Samanta Roopsha

Robustness Analysis of Networked Systems

DATE:Wednesday, January 30, 2013
TIME:16:00
VENUE:Seminar Room Gödel

ABSTRACT

Many software systems are naturally modeled as networks of interacting
elements such as computing nodes, input devices, and output devices. In
this talk, we present a notion of robustness for a networked system when
the underlying network is prone to errors. We model such a system N as a
set of processes that communicate with each other over a set of internal
channels, and interact with the outside world through a fixed set of input
and output channels. We focus on network errors that arise from channel
perturbations, and assume that we are given a worst-case bound delta on the
number of errors that can occur in the internal channels of N. We say that
the system N is (delta, epsilon)-robust if the deviation of the output of
the perturbed system from the output of the unperturbed system is bounded
by epsilon.

We study a specific instance of this problem when each process is a Mealy
machine, and the distance metric used to quantify the deviation from the
desired output is either the L1-norm or the Levenshtein distance (also
known as the edit distance).

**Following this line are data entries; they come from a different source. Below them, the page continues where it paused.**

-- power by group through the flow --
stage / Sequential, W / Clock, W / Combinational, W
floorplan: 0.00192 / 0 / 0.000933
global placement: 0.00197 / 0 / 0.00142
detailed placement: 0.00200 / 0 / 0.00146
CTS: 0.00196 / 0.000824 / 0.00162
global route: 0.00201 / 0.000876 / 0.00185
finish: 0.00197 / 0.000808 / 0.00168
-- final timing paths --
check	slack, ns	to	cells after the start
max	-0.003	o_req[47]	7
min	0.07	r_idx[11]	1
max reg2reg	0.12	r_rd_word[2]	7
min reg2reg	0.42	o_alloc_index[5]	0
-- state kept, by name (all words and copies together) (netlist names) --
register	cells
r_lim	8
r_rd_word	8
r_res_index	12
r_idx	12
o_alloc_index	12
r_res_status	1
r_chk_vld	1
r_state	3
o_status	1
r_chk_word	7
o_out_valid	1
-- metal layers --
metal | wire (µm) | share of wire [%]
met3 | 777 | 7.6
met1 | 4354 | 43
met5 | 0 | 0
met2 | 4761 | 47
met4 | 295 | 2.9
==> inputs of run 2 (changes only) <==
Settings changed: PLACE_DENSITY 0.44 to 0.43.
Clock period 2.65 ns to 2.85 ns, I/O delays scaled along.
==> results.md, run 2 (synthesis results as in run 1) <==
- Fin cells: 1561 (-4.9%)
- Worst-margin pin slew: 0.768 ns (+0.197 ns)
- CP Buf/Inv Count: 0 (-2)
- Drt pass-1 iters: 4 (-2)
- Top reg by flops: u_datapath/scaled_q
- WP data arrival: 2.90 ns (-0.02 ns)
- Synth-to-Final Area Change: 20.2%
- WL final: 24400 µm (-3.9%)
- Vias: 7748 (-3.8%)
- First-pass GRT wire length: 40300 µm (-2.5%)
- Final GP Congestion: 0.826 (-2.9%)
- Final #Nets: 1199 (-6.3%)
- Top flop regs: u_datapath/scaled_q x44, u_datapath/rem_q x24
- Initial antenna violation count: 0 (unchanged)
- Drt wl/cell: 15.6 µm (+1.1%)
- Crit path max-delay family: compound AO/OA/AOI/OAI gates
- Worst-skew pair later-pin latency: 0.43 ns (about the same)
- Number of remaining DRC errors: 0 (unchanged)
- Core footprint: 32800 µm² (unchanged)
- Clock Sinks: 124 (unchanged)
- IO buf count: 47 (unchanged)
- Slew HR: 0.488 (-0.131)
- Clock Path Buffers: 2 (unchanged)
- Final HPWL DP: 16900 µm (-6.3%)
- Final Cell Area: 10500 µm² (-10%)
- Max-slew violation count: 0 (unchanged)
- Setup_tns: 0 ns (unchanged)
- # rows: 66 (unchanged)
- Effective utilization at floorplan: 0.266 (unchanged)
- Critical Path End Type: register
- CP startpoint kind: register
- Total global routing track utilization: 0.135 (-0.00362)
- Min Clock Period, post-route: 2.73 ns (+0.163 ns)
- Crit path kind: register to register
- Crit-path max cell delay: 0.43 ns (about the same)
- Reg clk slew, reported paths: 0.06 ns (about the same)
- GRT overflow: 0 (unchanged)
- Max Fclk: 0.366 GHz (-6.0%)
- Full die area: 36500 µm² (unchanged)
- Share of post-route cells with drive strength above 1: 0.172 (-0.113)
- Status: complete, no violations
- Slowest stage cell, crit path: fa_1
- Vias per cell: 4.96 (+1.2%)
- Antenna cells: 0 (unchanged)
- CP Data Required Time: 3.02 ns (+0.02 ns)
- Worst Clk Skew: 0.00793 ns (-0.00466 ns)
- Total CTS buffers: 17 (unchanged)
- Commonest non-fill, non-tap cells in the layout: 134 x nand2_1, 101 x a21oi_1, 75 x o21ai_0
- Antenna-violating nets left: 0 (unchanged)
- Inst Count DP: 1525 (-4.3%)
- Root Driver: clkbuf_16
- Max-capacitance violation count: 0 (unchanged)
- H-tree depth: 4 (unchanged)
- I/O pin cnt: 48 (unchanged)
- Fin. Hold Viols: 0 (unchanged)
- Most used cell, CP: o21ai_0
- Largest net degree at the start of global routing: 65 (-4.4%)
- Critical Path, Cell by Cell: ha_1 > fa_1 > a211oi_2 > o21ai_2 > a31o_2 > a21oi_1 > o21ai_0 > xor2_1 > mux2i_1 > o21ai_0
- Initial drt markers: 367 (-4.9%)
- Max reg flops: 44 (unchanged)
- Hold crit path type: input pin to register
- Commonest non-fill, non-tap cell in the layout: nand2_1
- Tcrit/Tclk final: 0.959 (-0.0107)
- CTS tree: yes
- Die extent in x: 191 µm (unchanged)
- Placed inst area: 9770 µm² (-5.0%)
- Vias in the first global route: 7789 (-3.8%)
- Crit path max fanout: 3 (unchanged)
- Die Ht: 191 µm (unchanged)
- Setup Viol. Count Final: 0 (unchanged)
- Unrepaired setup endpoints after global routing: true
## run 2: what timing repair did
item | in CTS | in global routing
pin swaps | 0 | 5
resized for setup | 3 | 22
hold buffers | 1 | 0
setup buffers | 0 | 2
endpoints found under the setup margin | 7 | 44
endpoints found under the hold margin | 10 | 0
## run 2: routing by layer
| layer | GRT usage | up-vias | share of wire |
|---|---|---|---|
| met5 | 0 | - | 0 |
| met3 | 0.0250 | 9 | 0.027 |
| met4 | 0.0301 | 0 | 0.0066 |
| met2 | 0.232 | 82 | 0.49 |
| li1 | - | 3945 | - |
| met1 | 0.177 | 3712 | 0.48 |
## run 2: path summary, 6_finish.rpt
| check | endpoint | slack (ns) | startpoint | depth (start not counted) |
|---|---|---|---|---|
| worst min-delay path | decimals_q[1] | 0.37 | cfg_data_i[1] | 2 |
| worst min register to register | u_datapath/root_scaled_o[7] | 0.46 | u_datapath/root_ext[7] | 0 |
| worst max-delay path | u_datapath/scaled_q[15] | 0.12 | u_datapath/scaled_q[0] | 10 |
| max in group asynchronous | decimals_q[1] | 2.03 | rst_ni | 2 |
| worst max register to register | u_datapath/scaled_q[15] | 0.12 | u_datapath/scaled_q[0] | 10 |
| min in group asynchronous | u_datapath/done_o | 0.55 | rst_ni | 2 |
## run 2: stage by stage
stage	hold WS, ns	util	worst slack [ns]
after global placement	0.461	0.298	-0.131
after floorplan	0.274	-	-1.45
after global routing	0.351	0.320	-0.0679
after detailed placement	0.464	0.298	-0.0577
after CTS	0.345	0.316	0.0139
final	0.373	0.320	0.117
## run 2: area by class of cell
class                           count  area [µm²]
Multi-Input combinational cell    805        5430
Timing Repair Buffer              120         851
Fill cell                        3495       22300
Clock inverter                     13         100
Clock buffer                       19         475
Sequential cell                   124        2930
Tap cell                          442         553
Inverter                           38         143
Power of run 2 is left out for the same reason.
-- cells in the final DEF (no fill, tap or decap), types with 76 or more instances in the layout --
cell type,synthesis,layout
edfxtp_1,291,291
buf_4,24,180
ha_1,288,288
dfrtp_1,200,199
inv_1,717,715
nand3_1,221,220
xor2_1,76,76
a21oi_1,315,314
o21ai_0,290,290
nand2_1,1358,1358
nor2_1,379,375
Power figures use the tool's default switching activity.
$ cat src/sv/nae_pkg.sv
`default_nettype none
// ----------------------------------------------------------------------------
// nae_pkg
// Shared codes, register indexes and controller/datapath interface types for
// the note articulation event generator.
// ----------------------------------------------------------------------------
package nae_pkg;

	// Command codes of an input word.
	localparam logic [1:0] CMD_NOTE = 2'd0;
	localparam logic [1:0] CMD_REST = 2'd1;
	localparam logic [1:0] CMD_ECHO = 2'd2;
	localparam logic [1:0] CMD_NONE = 2'd3;

	// Event kinds of an output word.
	localparam logic [1:0] KIND_NOTE   = 2'd0;
	localparam logic [1:0] KIND_REST   = 2'd1;
	localparam logic [1:0] KIND_VOLUME = 2'd2;

	// Configuration register indexes.
	localparam logic [2:0] REG_DEFAULT_TICKS    = 3'd0;
	localparam logic [2:0] REG_QUANT_NUM        = 3'd1;
	localparam logic [2:0] REG_QUANT_DEN        = 3'd2;
	localparam logic [2:0] REG_RELEASE_TICKS    = 3'd3;
	localparam logic [2:0] REG_DRUM_ENABLE      = 3'd4;
	localparam logic [2:0] REG_SHUFFLE_AMOUNT   = 3'd5;
	localparam logic [2:0] REG_ECHO_OFFSET      = 3'd6;
	localparam logic [2:0] REG_ECHO_ATTENUATION = 3'd7;

	// Reset values of the configuration registers.
	localparam logic [15:0] DEFAULT_TICKS_RST = 16'd96;
	localparam logic [7:0]  QUANT_NUM_RST     = 8'd8;
	localparam logic [7:0]  QUANT_DEN_RST     = 8'd8;

	localparam logic [7:0] SEMITONES = 8'd12;

	// The quantize product is 24 bits wide and is divided one bit per cycle.
	localparam int         PROD_W   = 24;
	localparam logic [4:0] DIV_LAST = 5'd23;

	// Output slot of an item: volume drop, the note or rest, volume restore.
	localparam logic [1:0] SLOT_PRE  = 2'd0;
	localparam logic [1:0] SLOT_MAIN = 2'd1;
	localparam logic [1:0] SLOT_POST = 2'd2;

	typedef struct packed {
		logic       capture;
		logic       prep;
		logic       mul;
		logic       div_step;
		logic       gate;
		logic       gap;
		logic       load_out;
		logic [1:0] slot;
		logic       last;
	} ctl_cmd_t;

	typedef struct packed {
		logic cmd_none;
		logic echo_wrap;
	} dp_status_t;

endpackage : nae_pkg
`default_nettype wire

$ cat src/sv/note_articulation_event_generator.sv
`default_nettype none
// ----------------------------------------------------------------------------
// note_articulation_event_generator
// Turns note, rest and echo commands into note, rest and relative volume
// events with quantized gate and release times.
// ----------------------------------------------------------------------------
//  Channel   Handshake              Payload
//  input     in_valid / in_ready    cmd, pitch, octave_num, ticks
//  output    out_valid / out_ready  event_kind, event_value, gate_ticks,
//                                   release_gap, last_of_run
//  config    cfg_we                 cfg_index, cfg_data
//
// One word is processed at a time. The input word is captured, then passes
// duration prep, multiply, the 24-step bit-serial quantize divide, gate and
// gap before its first result is registered. A word gives 1 to 3 results;
// an unused command code gives none.
// A stalled result holds its register and the input stays not ready until the
// last result of the word is taken. No clearing pass follows reset.
// ----------------------------------------------------------------------------
module note_articulation_event_generator #(
	parameter int ECHO_DEPTH = 16
) (
	input  wire logic               clk,
	input  wire logic               arst_n,
	input  wire logic               cfg_we,
	input  wire logic [2:0]         cfg_index,
	input  wire logic [15:0]        cfg_data,
	input  wire logic               in_valid,
	output logic                    in_ready,
	input  wire logic [1:0]         cmd,
	input  wire logic [7:0]         pitch,
	input  wire logic [3:0]         octave_num,
	input  wire logic [15:0]        ticks,
	output logic                    out_valid,
	input  wire logic               out_ready,
	output logic [1:0]              event_kind,
	output logic signed [9:0]       event_value,
	output logic [15:0]             gate_ticks,
	output logic [15:0]             release_gap,
	output logic                    last_of_run
);

	import nae_pkg::*;

	ctl_cmd_t   ctl;
	dp_status_t status;

	nae_ctrl u_ctrl (
		.clk       (clk),
		.arst_n    (arst_n),
		.in_valid  (in_valid),
		.in_ready  (in_ready),
		.out_valid (out_valid),
		.out_ready (out_ready),
		.status    (status),
		.ctl       (ctl)
	);

	nae_datapath #(
		.ECHO_DEPTH (ECHO_DEPTH)
	) u_datapath (
		.clk         (clk),
		.arst_n      (arst_n),
		.cfg_we      (cfg_we),
		.cfg_index   (cfg_index),
		.cfg_data    (cfg_data),
		.cmd         (cmd),
		.pitch       (pitch),
		.octave_num  (octave_num),
		.ticks       (ticks),
		.ctl         (ctl),
		.status      (status),
		.event_kind  (event_kind),
		.event_value (event_value),
		.gate_ticks  (gate_ticks),
		.release_gap (release_gap),
		.last_of_run (last_of_run)
	);

	// The block never takes a new word while a result is being offered.
	a_ready_excludes_valid: assert property (@(posedge clk) disable iff (!arst_n)
		in_ready |-> !out_valid)
		else $error("input ready while a result is pending");

	// The last word of a run ends the output burst.
	a_last_ends_run: assert property (@(posedge clk) disable iff (!arst_n)
		(out_valid && out_ready && last_of_run) |=> !out_valid)
		else $error("result offered after the last word of a run");

	// A word that is not the last is always followed by another one.
	a_run_continues: assert property (@(posedge clk) disable iff (!arst_n)
		(out_valid && out_ready && !last_of_run) |=> out_valid)
		else $error("run ended without a last word");

	// Volume events carry no timing.
	a_volume_no_timing: assert property (@(posedge clk) disable iff (!arst_n)
		(out_valid && (event_kind == KIND_VOLUME)) |->
		((gate_ticks == 16'd0) && (release_gap == 16'd0)))
		else $error("volume event with nonzero timing");

endmodule : note_articulation_event_generator
`default_nettype wire

$ cat src/sv/nae_ram.sv
`default_nettype none
// ----------------------------------------------------------------------------
// nae_ram
// Generic single write port, single read port RAM with a registered read.
// ----------------------------------------------------------------------------
module nae_ram #(
	parameter int WIDTH = 9,
	parameter int DEPTH = 16,
	parameter int AW    = (DEPTH > 1) ? $clog2(DEPTH) : 1
) (
	input  wire logic             clk,
	input  wire logic             we,
	input  wire logic [AW-1:0]    waddr,
	input  wire logic [WIDTH-1:0] wdata,
	input  wire logic [AW-1:0]    raddr,
	output logic      [WIDTH-1:0] rdata
);

	logic [WIDTH-1:0] mem_q [DEPTH];
	logic [WIDTH-1:0] rdata_q;

	always_ff @(posedge clk) begin
		if (we) begin
			mem_q[waddr] <= wdata;
		end
		rdata_q <= mem_q[raddr];
	end

	assign rdata = rdata_q;

endmodule : nae_ram
`default_nettype wire

$ cat src/sv/nae_datapath.sv
`default_nettype none
// ----------------------------------------------------------------------------
// nae_datapath
// Configuration registers, duration and shuffle arithmetic, echo history,
// quantize multiply and bit-serial divide, gate/gap and the output register.
// ----------------------------------------------------------------------------
module nae_datapath #(
	parameter int ECHO_DEPTH = 16
) (
	input  wire logic                 clk,
	input  wire logic                 arst_n,
	input  wire logic                 cfg_we,
	input  wire logic [2:0]           cfg_index,
	input  wire logic [15:0]          cfg_data,
	input  wire logic [1:0]           cmd,
	input  wire logic [7:0]           pitch,
	input  wire logic [3:0]           octave_num,
	input  wire logic [15:0]          ticks,
	input  wire nae_pkg::ctl_cmd_t    ctl,
	output nae_pkg::dp_status_t       status,
	output logic [1:0]                event_kind,
	output logic signed [9:0]         event_value,
	output logic [15:0]               gate_ticks,
	output logic [15:0]               release_gap,
	output logic                      last_of_run
);

	import nae_pkg::*;

	localparam int AW = (ECHO_DEPTH > 1) ? $clog2(ECHO_DEPTH) : 1;
	localparam int FW = $clog2(ECHO_DEPTH + 1);
	localparam int CW = (FW > 5) ? FW : 5;
	localparam int XW = CW + 1;

	// Configuration registers.
	logic [15:0]       default_ticks_q;
	logic [7:0]        quant_num_q;
	logic [7:0]        quant_den_q;
	logic [15:0]       release_ticks_q;
	logic              drum_enable_q;
	logic [15:0]       shuffle_amount_q;
	logic [4:0]        echo_offset_q;
	logic [8:0]        echo_attenuation_q;

	// Item state.
	logic [1:0]        cmd_q;
	logic [7:0]        pitch_q;
	logic [3:0]        oct_q;
	logic [15:0]       ticks_q;
	logic [15:0]       dur_q;
	logic              echo_hit_q;
	logic              main_tone_q;
	logic [8:0]        main_note_q;
	logic [PROD_W-1:0] div_q;
	logic [7:0]        rem_q;
	logic [15:0]       gate_q;
	logic [15:0]       gap_q;

	// Persistent state.
	logic              shuffle_neg_q;
	logic [AW-1:0]     wp_q;
	logic [FW-1:0]     fill_q;

	// Output register.
	logic [1:0]        kind_q;
	logic [9:0]        value_q;
	logic [15:0]       out_gate_q;
	logic [15:0]       out_gap_q;
	logic              last_q;

	logic [15:0]       t_eff;
	logic [16:0]       amt17;
	logic [16:0]       sh17;
	logic [17:0]       sum18;
	logic [15:0]       dur_next;
	logic [7:0]        oct_semis;
	logic [8:0]        note;
	logic [CW-1:0]     off_c;
	logic [CW-1:0]     fill_c;
	logic [XW-1:0]     rd_diff;
	logic [XW-1:0]     rd_idx;
	logic              hit;
	logic              push;
	logic [8:0]        ram_rdata;
	logic [8:0]        rem_shift;
	logic              rem_ge;
	logic [8:0]        rem_next;
	logic [15:0]       gate_next;
	logic [9:0]        att10;

	always_ff @(posedge clk or negedge arst_n) begin
		if (!arst_n) begin
			default_ticks_q    <= DEFAULT_TICKS_RST;
			quant_num_q        <= QUANT_NUM_RST;
			quant_den_q        <= QUANT_DEN_RST;
			release_ticks_q    <= '0;
			drum_enable_q      <= 1'b0;
			shuffle_amount_q   <= '0;
			echo_offset_q      <= '0;
			echo_attenuation_q <= '0;
		end else if (cfg_we) begin
			unique case (cfg_index)
				REG_DEFAULT_TICKS:    default_ticks_q    <= cfg_data;
				REG_QUANT_NUM:        quant_num_q        <= cfg_data[7:0];
				REG_QUANT_DEN:        quant_den_q        <= cfg_data[7:0];
				REG_RELEASE_TICKS:    release_ticks_q    <= cfg_data;
				REG_DRUM_ENABLE:      drum_enable_q      <= cfg_data[0];
				REG_SHUFFLE_AMOUNT:   shuffle_amount_q   <= cfg_data;
				REG_ECHO_OFFSET:      echo_offset_q      <= cfg_data[4:0];
				REG_ECHO_ATTENUATION: echo_attenuation_q <= cfg_data[8:0];
				default:              ;
			endcase
		end
	end

	// Effective duration: default substitution, alternating shuffle, clamp.
	always_comb begin
		t_eff = (ticks_q == 16'd0) ? default_ticks_q : ticks_q;
		amt17 = {shuffle_amount_q[15], shuffle_amount_q};
		sh17  = shuffle_neg_q ? (17'd0 - amt17) : amt17;
		sum18 = {2'b00, t_eff} + {sh17[16], sh17};
		if (sum18[17]) begin
			dur_next = 16'd0;
		end else if (sum18[16]) begin
			dur_next = 16'hFFFF;
		end else begin
			dur_next = sum18[15:0];
		end
	end

	always_comb begin
		oct_semis = {4'd0, oct_q} * SEMITONES;
		note      = {1'b0, pitch_q} + (drum_enable_q ? 9'd0 : {1'b0, oct_semis});
	end

	// Echo lookup in the circular history: the newest push sits just behind the
	// write pointer, so the entry n pushes back is at wp - n, modulo the depth.
	always_comb begin
		off_c   = (CW'(echo_offset_q) > CW'(ECHO_DEPTH)) ? CW'(ECHO_DEPTH)
		                                                  : CW'(echo_offset_q);
		fill_c  = CW'(fill_q);
		hit     = (off_c != '0) && (off_c <= fill_c);
		rd_diff = XW'(wp_q) - XW'(off_c);
		rd_idx  = rd_diff[XW-1] ? (rd_diff + XW'(ECHO_DEPTH)) : rd_diff;
		push    = ctl.prep && ((cmd_q == CMD_NOTE) || (cmd_q == CMD_REST));
	end

	nae_ram #(
		.WIDTH (9),
		.DEPTH (ECHO_DEPTH),
		.AW    (AW)
	) u_history (
		.clk   (clk),
		.we    (push),
		.waddr (wp_q),
		.wdata ((cmd_q == CMD_NOTE) ? note : 9'd0),
		.raddr (rd_idx[AW-1:0]),
		.rdata (ram_rdata)
	);

	always_ff @(posedge clk or negedge arst_n) begin
		if (!arst_n) begin
			shuffle_neg_q <= 1'b0;
			wp_q          <= '0;
			fill_q        <= '0;
		end else if (ctl.prep && !status.cmd_none) begin
			shuffle_neg_q <= !shuffle_neg_q;
			if (push) begin
				wp_q <= (wp_q == AW'(ECHO_DEPTH - 1)) ? '0 : wp_q + AW'(1);
				if (fill_q != FW'(ECHO_DEPTH)) begin
					fill_q <= fill_q + FW'(1);
				end
			end
		end
	end

	// One step of the restoring divide.
	always_comb begin
		rem_shift = {rem_q, div_q[PROD_W-1]};
		rem_ge    = rem_shift >= {1'b0, quant_den_q};
		rem_next  = rem_ge ? (rem_shift - {1'b0, quant_den_q}) : rem_shift;
	end

	always_comb begin
		if (release_ticks_q != 16'd0) begin
			gate_next = (release_ticks_q >= dur_q) ? 16'd1 : (dur_q - release_ticks_q);
		end else if (quant_den_q == 8'd0) begin
			gate_next = dur_q;
		end else if (div_q[PROD_W-1:16] != '0) begin
			gate_next = 16'hFFFF;
		end else begin
			gate_next = div_q[15:0];
		end
	end

	assign att10 = {echo_attenuation_q[8], echo_attenuation_q};

	always_ff @(posedge clk) begin
		if (ctl.capture) begin
			cmd_q   <= cmd;
			pitch_q <= pitch;
			oct_q   <= octave_num;
			ticks_q <= ticks;
		end
		if (ctl.prep) begin
			dur_q      <= dur_next;
			echo_hit_q <= hit;
		end
		if (ctl.mul) begin
			div_q <= dur_q * quant_num_q;
			rem_q <= '0;
			if (cmd_q == CMD_NOTE) begin
				main_tone_q <= 1'b1;
				main_note_q <= note;
			end else begin
				main_tone_q <= (cmd_q == CMD_ECHO) && echo_hit_q && (ram_rdata != 9'd0);
				main_note_q <= ram_rdata;
			end
		end
		if (ctl.div_step) begin
			div_q <= {div_q[PROD_W-2:0], rem_ge};
			rem_q <= rem_next[7:0];
		end
		if (ctl.gate) begin
			gate_q <= gate_next;
		end
		if (ctl.gap) begin
			gap_q <= (gate_q > dur_q) ? 16'd0 : (dur_q - gate_q);
		end
		if (ctl.load_out) begin
			last_q <= ctl.last;
			unique case (ctl.slot)
				SLOT_PRE: begin
					kind_q     <= KIND_VOLUME;
					value_q    <= 10'd0 - att10;
					out_gate_q <= '0;
					out_gap_q  <= '0;
				end
				SLOT_POST: begin
					kind_q     <= KIND_VOLUME;
					value_q    <= att10;
					out_gate_q <= '0;
					out_gap_q  <= '0;
				end
				default: begin
					if (main_tone_q) begin
						kind_q     <= KIND_NOTE;
						value_q    <= {1'b0, main_note_q};
						out_gate_q <= gate_q;
						out_gap_q  <= gap_q;
					end else begin
						kind_q     <= KIND_REST;
						value_q    <= '0;
						out_gate_q <= '0;
						out_gap_q  <= dur_q;
					end
				end
			endcase
		end
	end

	assign status.cmd_none  = (cmd_q == CMD_NONE);
	assign status.echo_wrap = (cmd_q == CMD_ECHO) && (echo_attenuation_q != 9'd0);

	assign event_kind  = kind_q;
	assign event_value = value_q;
	assign gate_ticks  = out_gate_q;
	assign release_gap = out_gap_q;
	assign last_of_run = last_q;

endmodule : nae_datapath
`default_nettype wire

$ cat src/sv/nae_ctrl.sv
`default_nettype none
// ----------------------------------------------------------------------------
// nae_ctrl
// Controller: sequences capture, duration, multiply, the 24-step divide,
// gate and gap, and hands out the one to three output words of an item.
// ----------------------------------------------------------------------------
module nae_ctrl (
	input  wire logic                clk,
	input  wire logic                arst_n,
	input  wire logic                in_valid,
	output logic                     in_ready,
	output logic                     out_valid,
	input  wire logic                out_ready,
	input  wire nae_pkg::dp_status_t status,
	output nae_pkg::ctl_cmd_t        ctl
);

	import nae_pkg::*;

	localparam logic [2:0] S_IDLE  = 3'd0;
	localparam logic [2:0] S_PREP  = 3'd1;
	localparam logic [2:0] S_MUL   = 3'd2;
	localparam logic [2:0] S_DIV   = 3'd3;
	localparam logic [2:0] S_GATE  = 3'd4;
	localparam logic [2:0] S_GAP   = 3'd5;
	localparam logic [2:0] S_FIRST = 3'd6;
	localparam logic [2:0] S_EMIT  = 3'd7;

	logic [2:0] state_q;
	logic [2:0] state_d;
	logic [4:0] cnt_q;
	logic [1:0] slot_q;
	logic [1:0] slot_d;

	always_comb begin
		state_d      = state_q;
		slot_d       = slot_q;
		ctl          = '0;
		ctl.capture  = (state_q == S_IDLE) && in_valid;
		unique case (state_q)
			S_IDLE: begin
				if (in_valid) begin
					state_d = S_PREP;
				end
			end
			S_PREP: begin
				ctl.prep = 1'b1;
				state_d  = status.cmd_none ? S_IDLE : S_MUL;
			end
			S_MUL: begin
				ctl.mul = 1'b1;
				state_d = S_DIV;
			end
			S_DIV: begin
				ctl.div_step = 1'b1;
				if (cnt_q == DIV_LAST) begin
					state_d = S_GATE;
				end
			end
			S_GATE: begin
				ctl.gate = 1'b1;
				state_d  = S_GAP;
			end
			S_GAP: begin
				ctl.gap = 1'b1;
				state_d = S_FIRST;
			end
			S_FIRST: begin
				ctl.load_out = 1'b1;
				slot_d       = status.echo_wrap ? SLOT_PRE : SLOT_MAIN;
				state_d      = S_EMIT;
			end
			S_EMIT: begin
				if (out_ready) begin
					if (slot_q == SLOT_PRE) begin
						ctl.load_out = 1'b1;
						slot_d       = SLOT_MAIN;
					end else if ((slot_q == SLOT_MAIN) && status.echo_wrap) begin
						ctl.load_out = 1'b1;
						slot_d       = SLOT_POST;
					end else begin
						state_d = S_IDLE;
					end
				end
			end
			default: begin
				state_d = S_IDLE;
			end
		endcase
		ctl.slot = slot_d;
		ctl.last = (slot_d == SLOT_POST) || ((slot_d == SLOT_MAIN) && !status.echo_wrap);
	end

	always_ff @(posedge clk or negedge arst_n) begin
		if (!arst_n) begin
			state_q <= S_IDLE;
			cnt_q   <= '0;
			slot_q  <= SLOT_MAIN;
		end else begin
			state_q <= state_d;
			slot_q  <= slot_d;
			if (state_q == S_DIV) begin
				cnt_q <= cnt_q + 5'd1;
			end else begin
				cnt_q <= '0;
			end
		end
	end

	assign in_ready  = (state_q == S_IDLE);
	assign out_valid = (state_q == S_EMIT);

endmodule : nae_ctrl
`default_nettype wire
==> config.mk <==
export PLATFORM = sky130hd
export DESIGN_NAME = multichannel_running_median5_unit
export DESIGN_NICKNAME = d
export VERILOG_FILES = /design/src/rtl/rmed_pkg.sv /design/src/rtl/rmed_ram.sv /design/src/rtl/rmed_hist.sv /design/src/rtl/rmed_sort.sv /design/src/rtl/multichannel_running_median5_unit.sv
export SDC_FILE = /design/constraint.sdc
export NUM_CORES = 2
export LEC_CHECK = 0
export BUFFER_PORTS_ARGS = -buffer_cell sky130_fd_sc_hd__buf_2
export CELL_PAD_IN_SITES_DETAIL_PLACEMENT = 0
export CELL_PAD_IN_SITES_GLOBAL_PLACEMENT = 2
export CORE_MARGIN = 5
export CORE_UTILIZATION = 49
export CTS_BUF_LIST = sky130_fd_sc_hd__clkbuf_4 sky130_fd_sc_hd__clkbuf_8 sky130_fd_sc_hd__clkbuf_16
export DETAILED_ROUTE_END_ITERATION = 12
export PLACE_DENSITY_LB_ADDON = 0.1
export SYNTH_ARGS = -nofsm -noshare
export SYNTH_HDL_FRONTEND = slang
export SYNTH_SLANG_ARGS = --single-unit
==> constraint.sdc <==
create_clock -name clk_i -period 19.45 [get_ports clk_i]
set_input_delay 2.9175 -clock clk_i [delete_from_list [all_inputs] [get_ports clk_i]]
set_output_delay 2.9175 -clock clk_i [all_outputs]
set_load 0.02 [all_outputs]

For the former, we present a decision
procedure for (delta, epsilon)-robustness that is polynomial in the size of
the network. For the latter, we present a decision procedure that is
polynomial in the size of the network and exponential in the error bound on
the output channel. Our solution draws upon techniques from automata
theory, essentially reducing the problem of checking
(delta-epsilon)-robustness to the problem of checking emptiness for a
certain class of reversal-bounded counter automata.